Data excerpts

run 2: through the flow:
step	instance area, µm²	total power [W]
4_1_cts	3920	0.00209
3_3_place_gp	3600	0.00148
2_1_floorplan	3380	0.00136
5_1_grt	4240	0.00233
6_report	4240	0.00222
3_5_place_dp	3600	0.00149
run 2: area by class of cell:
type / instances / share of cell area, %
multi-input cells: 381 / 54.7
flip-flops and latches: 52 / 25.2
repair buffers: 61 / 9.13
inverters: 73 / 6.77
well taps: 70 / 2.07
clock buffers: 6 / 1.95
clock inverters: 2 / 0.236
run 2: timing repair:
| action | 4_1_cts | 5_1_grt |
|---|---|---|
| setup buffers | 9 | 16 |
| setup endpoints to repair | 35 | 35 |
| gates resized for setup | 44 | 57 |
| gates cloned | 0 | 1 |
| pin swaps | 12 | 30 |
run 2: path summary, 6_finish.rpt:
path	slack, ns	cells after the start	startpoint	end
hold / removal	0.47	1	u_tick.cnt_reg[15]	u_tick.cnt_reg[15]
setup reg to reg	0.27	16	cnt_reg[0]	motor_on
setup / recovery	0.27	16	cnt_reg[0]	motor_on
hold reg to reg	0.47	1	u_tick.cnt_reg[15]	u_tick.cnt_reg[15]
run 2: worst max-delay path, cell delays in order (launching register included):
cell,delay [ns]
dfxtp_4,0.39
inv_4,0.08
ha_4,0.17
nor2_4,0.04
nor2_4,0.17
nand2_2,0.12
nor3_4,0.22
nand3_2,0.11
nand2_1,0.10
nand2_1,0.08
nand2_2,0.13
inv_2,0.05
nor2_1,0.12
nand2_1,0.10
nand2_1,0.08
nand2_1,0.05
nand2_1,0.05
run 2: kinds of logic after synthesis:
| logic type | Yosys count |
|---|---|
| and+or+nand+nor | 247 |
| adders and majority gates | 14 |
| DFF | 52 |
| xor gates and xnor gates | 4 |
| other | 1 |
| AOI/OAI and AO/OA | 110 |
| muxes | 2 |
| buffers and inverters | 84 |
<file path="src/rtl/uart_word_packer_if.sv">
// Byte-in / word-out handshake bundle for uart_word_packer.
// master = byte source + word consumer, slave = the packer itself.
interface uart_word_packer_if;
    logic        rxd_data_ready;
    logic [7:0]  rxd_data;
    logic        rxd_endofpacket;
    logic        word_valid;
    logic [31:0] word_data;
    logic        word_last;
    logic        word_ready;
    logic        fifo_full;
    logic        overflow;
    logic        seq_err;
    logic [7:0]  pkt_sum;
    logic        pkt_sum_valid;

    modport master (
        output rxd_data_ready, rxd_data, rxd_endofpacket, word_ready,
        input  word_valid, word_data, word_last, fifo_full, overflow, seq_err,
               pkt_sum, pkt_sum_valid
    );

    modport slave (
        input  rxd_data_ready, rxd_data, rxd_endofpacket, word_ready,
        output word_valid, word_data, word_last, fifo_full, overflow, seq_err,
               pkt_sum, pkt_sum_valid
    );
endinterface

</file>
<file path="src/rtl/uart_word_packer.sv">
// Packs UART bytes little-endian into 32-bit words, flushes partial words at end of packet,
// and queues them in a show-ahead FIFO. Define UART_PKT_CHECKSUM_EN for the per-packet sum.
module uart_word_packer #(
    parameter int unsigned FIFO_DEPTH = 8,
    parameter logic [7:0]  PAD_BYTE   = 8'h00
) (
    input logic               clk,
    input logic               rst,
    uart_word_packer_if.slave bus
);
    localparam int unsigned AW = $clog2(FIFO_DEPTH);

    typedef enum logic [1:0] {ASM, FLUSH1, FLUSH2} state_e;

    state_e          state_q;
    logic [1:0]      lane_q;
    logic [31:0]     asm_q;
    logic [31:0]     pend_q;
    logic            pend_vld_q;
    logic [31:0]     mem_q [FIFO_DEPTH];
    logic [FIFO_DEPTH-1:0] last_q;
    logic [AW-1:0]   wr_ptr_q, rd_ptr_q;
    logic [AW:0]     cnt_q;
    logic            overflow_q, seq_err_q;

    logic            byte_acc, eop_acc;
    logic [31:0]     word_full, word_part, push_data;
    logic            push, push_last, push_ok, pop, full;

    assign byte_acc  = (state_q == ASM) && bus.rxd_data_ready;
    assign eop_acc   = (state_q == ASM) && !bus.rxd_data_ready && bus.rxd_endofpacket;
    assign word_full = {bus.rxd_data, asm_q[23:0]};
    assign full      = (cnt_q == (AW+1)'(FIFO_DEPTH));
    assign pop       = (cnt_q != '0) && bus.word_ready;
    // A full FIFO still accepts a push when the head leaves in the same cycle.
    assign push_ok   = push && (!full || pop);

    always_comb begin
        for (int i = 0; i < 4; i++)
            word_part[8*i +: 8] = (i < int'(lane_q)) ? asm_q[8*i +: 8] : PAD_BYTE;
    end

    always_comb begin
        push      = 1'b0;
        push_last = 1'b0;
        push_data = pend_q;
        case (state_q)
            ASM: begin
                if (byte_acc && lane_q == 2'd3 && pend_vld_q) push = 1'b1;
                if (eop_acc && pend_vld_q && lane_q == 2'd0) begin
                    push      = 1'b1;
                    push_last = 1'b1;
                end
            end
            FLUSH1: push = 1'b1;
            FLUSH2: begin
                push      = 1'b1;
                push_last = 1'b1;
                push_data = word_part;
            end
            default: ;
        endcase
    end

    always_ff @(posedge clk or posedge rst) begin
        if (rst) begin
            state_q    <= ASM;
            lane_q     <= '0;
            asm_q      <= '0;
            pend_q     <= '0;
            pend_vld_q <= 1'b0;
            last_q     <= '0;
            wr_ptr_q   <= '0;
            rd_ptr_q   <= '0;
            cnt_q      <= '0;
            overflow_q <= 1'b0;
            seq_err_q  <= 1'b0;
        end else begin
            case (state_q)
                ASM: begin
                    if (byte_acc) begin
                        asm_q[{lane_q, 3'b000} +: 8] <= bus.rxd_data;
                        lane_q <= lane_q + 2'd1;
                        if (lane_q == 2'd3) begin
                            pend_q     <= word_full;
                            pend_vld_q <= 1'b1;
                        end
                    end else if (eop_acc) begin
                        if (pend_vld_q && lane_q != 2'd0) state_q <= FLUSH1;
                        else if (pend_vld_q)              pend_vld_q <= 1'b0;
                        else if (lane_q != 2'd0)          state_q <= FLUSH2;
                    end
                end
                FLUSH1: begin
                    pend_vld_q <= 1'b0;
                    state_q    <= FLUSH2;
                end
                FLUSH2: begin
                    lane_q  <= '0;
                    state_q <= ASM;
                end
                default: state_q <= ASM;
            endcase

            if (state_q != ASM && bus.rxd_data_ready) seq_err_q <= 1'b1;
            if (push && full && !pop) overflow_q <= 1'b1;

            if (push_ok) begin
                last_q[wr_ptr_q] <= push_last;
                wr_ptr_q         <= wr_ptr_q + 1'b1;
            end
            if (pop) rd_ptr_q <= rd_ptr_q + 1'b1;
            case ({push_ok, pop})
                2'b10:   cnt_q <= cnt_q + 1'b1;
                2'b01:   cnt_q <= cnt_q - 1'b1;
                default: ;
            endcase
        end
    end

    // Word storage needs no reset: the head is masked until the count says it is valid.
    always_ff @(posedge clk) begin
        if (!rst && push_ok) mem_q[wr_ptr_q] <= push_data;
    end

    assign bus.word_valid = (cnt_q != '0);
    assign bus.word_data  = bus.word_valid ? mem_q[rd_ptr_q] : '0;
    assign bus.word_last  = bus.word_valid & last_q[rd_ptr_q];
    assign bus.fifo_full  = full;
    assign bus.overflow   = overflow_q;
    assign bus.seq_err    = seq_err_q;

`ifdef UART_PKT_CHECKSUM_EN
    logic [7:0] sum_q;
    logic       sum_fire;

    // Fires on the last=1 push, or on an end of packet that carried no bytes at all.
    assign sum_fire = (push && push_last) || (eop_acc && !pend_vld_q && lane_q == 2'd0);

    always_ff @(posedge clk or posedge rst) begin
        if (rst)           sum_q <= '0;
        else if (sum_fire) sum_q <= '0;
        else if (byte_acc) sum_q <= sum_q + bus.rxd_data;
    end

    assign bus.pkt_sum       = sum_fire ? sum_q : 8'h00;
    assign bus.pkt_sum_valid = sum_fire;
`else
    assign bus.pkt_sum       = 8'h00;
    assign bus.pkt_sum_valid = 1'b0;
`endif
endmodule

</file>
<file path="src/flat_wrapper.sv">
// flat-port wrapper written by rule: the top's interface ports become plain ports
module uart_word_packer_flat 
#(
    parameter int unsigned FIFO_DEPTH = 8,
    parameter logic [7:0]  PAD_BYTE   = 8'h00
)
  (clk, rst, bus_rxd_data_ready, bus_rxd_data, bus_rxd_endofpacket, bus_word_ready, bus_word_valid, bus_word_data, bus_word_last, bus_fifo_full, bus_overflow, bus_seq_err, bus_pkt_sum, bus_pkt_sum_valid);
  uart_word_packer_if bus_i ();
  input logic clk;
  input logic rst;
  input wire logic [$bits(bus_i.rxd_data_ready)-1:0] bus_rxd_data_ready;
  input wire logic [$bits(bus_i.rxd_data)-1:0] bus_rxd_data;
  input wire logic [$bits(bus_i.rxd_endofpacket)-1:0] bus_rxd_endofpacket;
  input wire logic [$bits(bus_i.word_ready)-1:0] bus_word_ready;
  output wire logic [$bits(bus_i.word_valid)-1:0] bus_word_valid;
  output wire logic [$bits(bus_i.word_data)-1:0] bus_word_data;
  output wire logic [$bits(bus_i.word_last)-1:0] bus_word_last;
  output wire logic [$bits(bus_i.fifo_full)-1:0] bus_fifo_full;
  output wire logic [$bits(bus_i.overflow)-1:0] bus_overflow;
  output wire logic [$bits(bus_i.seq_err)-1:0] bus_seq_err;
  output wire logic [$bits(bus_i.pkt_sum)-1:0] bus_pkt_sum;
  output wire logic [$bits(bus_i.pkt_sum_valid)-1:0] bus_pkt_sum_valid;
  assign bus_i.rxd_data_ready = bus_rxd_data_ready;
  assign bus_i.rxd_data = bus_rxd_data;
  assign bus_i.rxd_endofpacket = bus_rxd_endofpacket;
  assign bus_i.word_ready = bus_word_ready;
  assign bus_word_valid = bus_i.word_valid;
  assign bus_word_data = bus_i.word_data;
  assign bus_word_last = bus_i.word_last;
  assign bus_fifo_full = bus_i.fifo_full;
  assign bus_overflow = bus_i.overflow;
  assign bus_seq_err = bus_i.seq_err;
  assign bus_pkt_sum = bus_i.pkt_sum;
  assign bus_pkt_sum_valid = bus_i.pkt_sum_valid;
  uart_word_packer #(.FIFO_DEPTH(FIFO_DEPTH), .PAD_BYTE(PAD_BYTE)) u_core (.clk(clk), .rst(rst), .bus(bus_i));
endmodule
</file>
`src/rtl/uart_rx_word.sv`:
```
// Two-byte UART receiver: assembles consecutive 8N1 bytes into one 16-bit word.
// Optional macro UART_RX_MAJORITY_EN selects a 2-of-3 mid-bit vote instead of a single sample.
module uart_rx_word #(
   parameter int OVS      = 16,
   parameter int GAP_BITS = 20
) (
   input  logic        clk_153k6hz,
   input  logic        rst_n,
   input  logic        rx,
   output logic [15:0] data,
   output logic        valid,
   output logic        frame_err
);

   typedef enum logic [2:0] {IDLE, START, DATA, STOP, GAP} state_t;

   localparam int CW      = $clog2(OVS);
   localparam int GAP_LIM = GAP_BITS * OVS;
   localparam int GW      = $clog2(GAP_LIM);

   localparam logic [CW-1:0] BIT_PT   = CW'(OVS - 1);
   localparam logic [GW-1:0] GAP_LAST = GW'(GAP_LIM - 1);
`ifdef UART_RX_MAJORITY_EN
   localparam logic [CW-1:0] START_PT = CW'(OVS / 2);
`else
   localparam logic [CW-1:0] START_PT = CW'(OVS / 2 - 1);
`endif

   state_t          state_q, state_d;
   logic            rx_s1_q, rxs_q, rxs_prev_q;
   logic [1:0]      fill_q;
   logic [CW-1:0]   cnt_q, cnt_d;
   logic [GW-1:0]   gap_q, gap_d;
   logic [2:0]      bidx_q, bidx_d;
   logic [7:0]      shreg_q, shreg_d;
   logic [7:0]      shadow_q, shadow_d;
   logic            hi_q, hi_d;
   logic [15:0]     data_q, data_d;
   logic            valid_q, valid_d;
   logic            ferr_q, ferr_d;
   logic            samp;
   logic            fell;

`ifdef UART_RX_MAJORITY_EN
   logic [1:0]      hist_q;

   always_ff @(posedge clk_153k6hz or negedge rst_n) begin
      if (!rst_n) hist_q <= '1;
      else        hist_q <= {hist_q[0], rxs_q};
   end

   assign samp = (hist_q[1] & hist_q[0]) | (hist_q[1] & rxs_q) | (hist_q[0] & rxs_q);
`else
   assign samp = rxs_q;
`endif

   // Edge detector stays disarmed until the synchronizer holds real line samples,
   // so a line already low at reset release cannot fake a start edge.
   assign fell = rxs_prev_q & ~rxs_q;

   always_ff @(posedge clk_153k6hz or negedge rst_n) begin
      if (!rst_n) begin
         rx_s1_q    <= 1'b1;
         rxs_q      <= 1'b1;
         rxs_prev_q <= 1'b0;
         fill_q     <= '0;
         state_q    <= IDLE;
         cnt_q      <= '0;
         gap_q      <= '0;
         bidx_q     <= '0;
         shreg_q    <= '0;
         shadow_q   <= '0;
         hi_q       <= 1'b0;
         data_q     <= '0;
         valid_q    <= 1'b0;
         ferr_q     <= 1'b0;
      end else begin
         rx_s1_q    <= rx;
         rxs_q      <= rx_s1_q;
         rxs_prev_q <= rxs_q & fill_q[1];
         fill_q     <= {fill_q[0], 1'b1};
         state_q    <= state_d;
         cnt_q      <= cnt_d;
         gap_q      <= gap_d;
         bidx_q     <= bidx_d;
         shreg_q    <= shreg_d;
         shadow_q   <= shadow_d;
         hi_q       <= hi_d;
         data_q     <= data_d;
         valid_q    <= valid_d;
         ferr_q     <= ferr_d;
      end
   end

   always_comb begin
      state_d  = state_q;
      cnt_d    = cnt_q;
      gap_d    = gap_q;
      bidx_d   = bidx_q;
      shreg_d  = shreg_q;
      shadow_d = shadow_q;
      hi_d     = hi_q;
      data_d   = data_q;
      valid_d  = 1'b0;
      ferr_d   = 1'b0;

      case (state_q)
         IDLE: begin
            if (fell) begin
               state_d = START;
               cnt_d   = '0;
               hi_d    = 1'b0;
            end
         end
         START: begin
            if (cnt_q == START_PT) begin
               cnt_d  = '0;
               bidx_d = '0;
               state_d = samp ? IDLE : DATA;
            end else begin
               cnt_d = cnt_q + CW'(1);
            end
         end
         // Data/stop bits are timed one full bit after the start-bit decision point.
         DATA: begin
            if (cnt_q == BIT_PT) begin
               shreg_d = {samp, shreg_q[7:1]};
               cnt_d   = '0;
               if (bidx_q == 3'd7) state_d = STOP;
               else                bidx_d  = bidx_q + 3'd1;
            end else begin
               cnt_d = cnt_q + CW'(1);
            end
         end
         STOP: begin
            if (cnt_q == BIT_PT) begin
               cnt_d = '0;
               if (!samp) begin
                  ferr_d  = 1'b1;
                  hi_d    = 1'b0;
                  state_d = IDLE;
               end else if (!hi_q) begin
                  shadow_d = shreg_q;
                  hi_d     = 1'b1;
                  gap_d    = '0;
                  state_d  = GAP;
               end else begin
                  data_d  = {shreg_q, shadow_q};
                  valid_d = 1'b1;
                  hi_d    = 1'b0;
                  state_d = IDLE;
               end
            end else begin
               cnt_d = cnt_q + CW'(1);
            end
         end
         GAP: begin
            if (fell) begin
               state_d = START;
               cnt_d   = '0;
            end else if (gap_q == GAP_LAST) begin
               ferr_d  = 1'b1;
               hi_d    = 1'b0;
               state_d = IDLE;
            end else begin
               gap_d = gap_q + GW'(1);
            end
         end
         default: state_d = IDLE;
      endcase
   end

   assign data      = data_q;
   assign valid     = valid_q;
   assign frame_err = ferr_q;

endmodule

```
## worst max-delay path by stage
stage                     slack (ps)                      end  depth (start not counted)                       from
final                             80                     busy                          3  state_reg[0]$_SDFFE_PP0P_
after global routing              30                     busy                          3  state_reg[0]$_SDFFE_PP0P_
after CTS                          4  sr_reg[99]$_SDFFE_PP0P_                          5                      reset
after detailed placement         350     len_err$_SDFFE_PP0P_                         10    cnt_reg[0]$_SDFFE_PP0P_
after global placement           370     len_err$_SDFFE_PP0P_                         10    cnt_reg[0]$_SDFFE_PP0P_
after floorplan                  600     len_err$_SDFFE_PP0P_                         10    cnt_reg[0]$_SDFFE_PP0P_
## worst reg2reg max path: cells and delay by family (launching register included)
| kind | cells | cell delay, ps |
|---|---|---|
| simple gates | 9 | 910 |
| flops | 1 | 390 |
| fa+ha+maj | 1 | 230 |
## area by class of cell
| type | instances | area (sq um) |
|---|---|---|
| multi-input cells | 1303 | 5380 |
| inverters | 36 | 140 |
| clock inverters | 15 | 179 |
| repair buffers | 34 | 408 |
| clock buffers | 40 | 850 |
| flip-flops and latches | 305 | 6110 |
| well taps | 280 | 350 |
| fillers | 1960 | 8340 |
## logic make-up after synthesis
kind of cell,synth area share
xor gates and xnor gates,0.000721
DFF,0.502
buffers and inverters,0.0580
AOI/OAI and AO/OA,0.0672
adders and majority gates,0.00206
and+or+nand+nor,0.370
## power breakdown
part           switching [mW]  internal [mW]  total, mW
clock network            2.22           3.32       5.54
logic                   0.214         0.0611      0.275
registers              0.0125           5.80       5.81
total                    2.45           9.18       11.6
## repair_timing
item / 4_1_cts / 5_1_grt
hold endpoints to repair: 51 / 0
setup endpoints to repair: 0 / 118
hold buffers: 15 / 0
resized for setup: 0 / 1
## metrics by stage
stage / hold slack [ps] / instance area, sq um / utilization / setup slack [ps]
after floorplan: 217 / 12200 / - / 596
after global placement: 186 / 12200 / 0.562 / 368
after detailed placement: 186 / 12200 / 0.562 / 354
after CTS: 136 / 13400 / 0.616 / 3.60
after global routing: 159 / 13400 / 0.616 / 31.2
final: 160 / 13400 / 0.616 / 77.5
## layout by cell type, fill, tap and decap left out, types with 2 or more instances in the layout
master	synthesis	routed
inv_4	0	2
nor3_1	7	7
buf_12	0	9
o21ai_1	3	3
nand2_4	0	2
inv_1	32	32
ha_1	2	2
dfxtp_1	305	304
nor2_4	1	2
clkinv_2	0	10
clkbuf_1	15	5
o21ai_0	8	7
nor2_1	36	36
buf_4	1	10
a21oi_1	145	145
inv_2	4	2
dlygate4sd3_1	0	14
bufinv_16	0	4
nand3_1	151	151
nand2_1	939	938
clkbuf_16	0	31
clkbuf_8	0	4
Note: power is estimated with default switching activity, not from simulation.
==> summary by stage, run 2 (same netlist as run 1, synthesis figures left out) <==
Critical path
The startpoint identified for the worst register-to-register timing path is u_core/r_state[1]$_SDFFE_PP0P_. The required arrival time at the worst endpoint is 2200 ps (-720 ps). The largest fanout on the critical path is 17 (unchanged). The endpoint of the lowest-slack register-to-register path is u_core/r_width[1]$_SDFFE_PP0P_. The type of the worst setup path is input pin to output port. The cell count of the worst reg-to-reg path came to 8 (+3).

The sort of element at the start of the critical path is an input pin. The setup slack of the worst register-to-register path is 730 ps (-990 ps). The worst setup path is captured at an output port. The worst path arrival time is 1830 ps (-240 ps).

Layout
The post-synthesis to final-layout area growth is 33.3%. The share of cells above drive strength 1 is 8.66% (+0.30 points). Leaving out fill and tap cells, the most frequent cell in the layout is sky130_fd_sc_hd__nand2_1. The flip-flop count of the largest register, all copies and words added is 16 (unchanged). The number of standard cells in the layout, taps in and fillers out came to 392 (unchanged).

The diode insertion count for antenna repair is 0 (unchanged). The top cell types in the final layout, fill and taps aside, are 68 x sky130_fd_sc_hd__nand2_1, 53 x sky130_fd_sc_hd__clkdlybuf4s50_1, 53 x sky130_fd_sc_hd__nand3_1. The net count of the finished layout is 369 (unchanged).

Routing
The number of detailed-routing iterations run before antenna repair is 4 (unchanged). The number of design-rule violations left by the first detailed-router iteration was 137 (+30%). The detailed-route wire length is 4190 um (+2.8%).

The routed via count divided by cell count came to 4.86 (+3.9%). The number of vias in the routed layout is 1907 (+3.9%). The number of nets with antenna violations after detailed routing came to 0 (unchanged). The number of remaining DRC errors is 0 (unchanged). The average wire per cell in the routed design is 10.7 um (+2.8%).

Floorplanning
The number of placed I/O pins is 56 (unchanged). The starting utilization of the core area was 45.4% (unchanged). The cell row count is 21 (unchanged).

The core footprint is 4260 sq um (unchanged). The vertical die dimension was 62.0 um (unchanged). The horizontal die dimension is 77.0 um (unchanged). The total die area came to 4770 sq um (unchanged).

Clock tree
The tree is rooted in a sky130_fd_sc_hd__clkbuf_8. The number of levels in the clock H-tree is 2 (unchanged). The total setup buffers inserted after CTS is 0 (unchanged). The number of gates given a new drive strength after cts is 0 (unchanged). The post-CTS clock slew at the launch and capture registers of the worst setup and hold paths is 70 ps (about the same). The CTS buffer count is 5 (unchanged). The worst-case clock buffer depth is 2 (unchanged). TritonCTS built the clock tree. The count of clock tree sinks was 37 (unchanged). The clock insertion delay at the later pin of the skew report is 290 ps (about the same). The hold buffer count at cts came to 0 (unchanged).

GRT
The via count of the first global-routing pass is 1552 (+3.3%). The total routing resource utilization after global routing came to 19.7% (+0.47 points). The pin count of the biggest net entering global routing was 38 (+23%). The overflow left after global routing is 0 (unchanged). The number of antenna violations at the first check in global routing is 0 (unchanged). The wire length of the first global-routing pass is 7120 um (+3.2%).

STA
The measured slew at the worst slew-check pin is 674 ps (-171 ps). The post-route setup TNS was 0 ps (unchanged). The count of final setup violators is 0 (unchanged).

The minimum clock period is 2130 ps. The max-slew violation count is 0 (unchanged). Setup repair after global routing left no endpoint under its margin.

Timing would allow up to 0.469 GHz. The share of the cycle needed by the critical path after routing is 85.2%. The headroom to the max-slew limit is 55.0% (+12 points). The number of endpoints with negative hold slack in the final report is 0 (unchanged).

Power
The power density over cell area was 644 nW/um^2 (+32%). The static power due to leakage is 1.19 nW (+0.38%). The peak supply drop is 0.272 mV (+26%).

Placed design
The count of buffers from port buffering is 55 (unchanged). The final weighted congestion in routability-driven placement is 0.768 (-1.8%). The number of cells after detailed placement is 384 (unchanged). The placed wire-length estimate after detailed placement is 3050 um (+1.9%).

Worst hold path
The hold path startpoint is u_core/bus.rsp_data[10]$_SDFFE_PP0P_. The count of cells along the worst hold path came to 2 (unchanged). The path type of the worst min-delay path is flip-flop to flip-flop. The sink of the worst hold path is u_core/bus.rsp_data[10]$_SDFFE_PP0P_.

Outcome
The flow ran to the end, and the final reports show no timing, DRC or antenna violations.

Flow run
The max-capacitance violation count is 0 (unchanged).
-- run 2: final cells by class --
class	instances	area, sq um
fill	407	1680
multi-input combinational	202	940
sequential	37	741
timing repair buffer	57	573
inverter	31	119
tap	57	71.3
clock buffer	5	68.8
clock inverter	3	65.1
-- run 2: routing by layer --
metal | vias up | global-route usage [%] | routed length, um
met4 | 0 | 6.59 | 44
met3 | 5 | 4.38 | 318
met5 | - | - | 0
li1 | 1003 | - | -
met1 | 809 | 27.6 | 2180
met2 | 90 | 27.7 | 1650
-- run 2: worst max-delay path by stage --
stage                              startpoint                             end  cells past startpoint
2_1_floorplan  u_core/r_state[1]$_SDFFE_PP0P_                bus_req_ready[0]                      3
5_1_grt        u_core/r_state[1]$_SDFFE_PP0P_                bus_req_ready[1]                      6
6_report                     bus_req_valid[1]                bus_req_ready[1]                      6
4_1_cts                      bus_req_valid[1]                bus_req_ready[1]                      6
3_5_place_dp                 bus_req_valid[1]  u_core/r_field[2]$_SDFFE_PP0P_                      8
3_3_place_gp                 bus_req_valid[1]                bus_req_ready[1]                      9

§ What the exercise asks
Given the data above, transcribe exactly the lines from the one containing "## logic make-up after synthesis" down to the one containing "## layout by", and no others.

§ Answer box
## logic make-up after synthesis
kind of cell,synth area share
xor gates and xnor gates,0.000721
DFF,0.502
buffers and inverters,0.0580
AOI/OAI and AO/OA,0.0672
adders and majority gates,0.00206
and+or+nand+nor,0.370
## power breakdown
part           switching [mW]  internal [mW]  total, mW
clock network            2.22           3.32       5.54
logic                   0.214         0.0611      0.275
registers              0.0125           5.80       5.81
total                    2.45           9.18       11.6
## repair_timing
item / 4_1_cts / 5_1_grt
hold endpoints to repair: 51 / 0
setup endpoints to repair: 0 / 118
hold buffers: 15 / 0
resized for setup: 0 / 1
## metrics by stage
stage / hold slack [ps] / instance area, sq um / utilization / setup slack [ps]
after floorplan: 217 / 12200 / - / 596
after global placement: 186 / 12200 / 0.562 / 368
after detailed placement: 186 / 12200 / 0.562 / 354
after CTS: 136 / 13400 / 0.616 / 3.60
after global routing: 159 / 13400 / 0.616 / 31.2
final: 160 / 13400 / 0.616 / 77.5
## layout by cell type, fill, tap and decap left out, types with 2 or more instances in the layout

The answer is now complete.